Dr Aristide Mono dénonce l’arrestation arbitraire d’un jeune qu’il avait rencontré lors des audiences du Conseil constitutionnel. Selon lui, la « milice suprémaciste » au pouvoir l’a kidnappé simplement pour avoir été vu en sa compagnie.
Lire sa sortie :
Voilà un jeune (en image) que je trouve assis DANS LA SALLE d’audience du conseil constitutionnel. Ça veut dire qu’il a passé les deux check-points de très haute surveillance policière et le protocole l’a installé. Il me reconnaît. Nous sommes assis net derrière le président du REFERE. C’était le premier jour. Il rentre après le renvoi de l’affaire Kamto.
Le deuxième jour, je viens encore le trouver DANS LA SALLE d’audience. On attend tous le verdict. Le conseil constitutionnel livre sa décision honteuse. Je prends mes pieds et je sors. Après avoir accordé quelques interviews, je prends la route pour rentrer. À la descente de la sortie du palais des congrès où siège le conseil constitutionnel, j’aperçois le petit descendre à pieds, seul.
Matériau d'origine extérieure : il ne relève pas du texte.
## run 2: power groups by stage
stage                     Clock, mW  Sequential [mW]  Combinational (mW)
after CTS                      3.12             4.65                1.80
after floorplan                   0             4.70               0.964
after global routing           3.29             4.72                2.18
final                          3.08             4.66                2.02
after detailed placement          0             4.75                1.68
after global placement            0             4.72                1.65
Je m’arrête et lui propose de raccourcir son chemin. Malheureusement, il va dans le sens opposé. Néanmoins, je le porte pour le laisser au niveau du grand portail du palais. Il prend mon numéro et on se dit au revoir.
CE MATIN, JE TROUVE CE MESSAGE EN CAPTURE.
C’EST LE PETIT EN QUESTION QUI M’INFORME QU’IL VIENT D’ÊTRE LIBÉRÉ.
Donc dès que je l’avais déposé, LA MILICE DE LA BRANCHE DES SUPRÉMACUSTES POLITIQUES DE YAOUNDÉ L’AVAIT IMMÉDIATEMENT KIDNAPPÉ.
Que ceux qui estiment souvent qu’on exagère, nous disent ce que le petit là avait fait de mal en assistant confortablement aux audiences du conseil constitutionnel.
Juste parce que la MILICE SUPRÉMACISTE m’avait vu le déposer. Je dépose même le petit sous le regard des mbérés qui filtraient les entrées du palais. Je sympathise même avec certains d’entre eux convaincu que tout est free.
Je réitère ceci: si je meurs avant la chute de ce régime, ne restez accepter aucun pardon, refusez toute réconciliation avec les cerveaux de la branche suprémaciste. Ce sont des sans-cœurs. Le Karma frappera LEURS descendants.
J’espère que leurs amis Évêques liront ceci.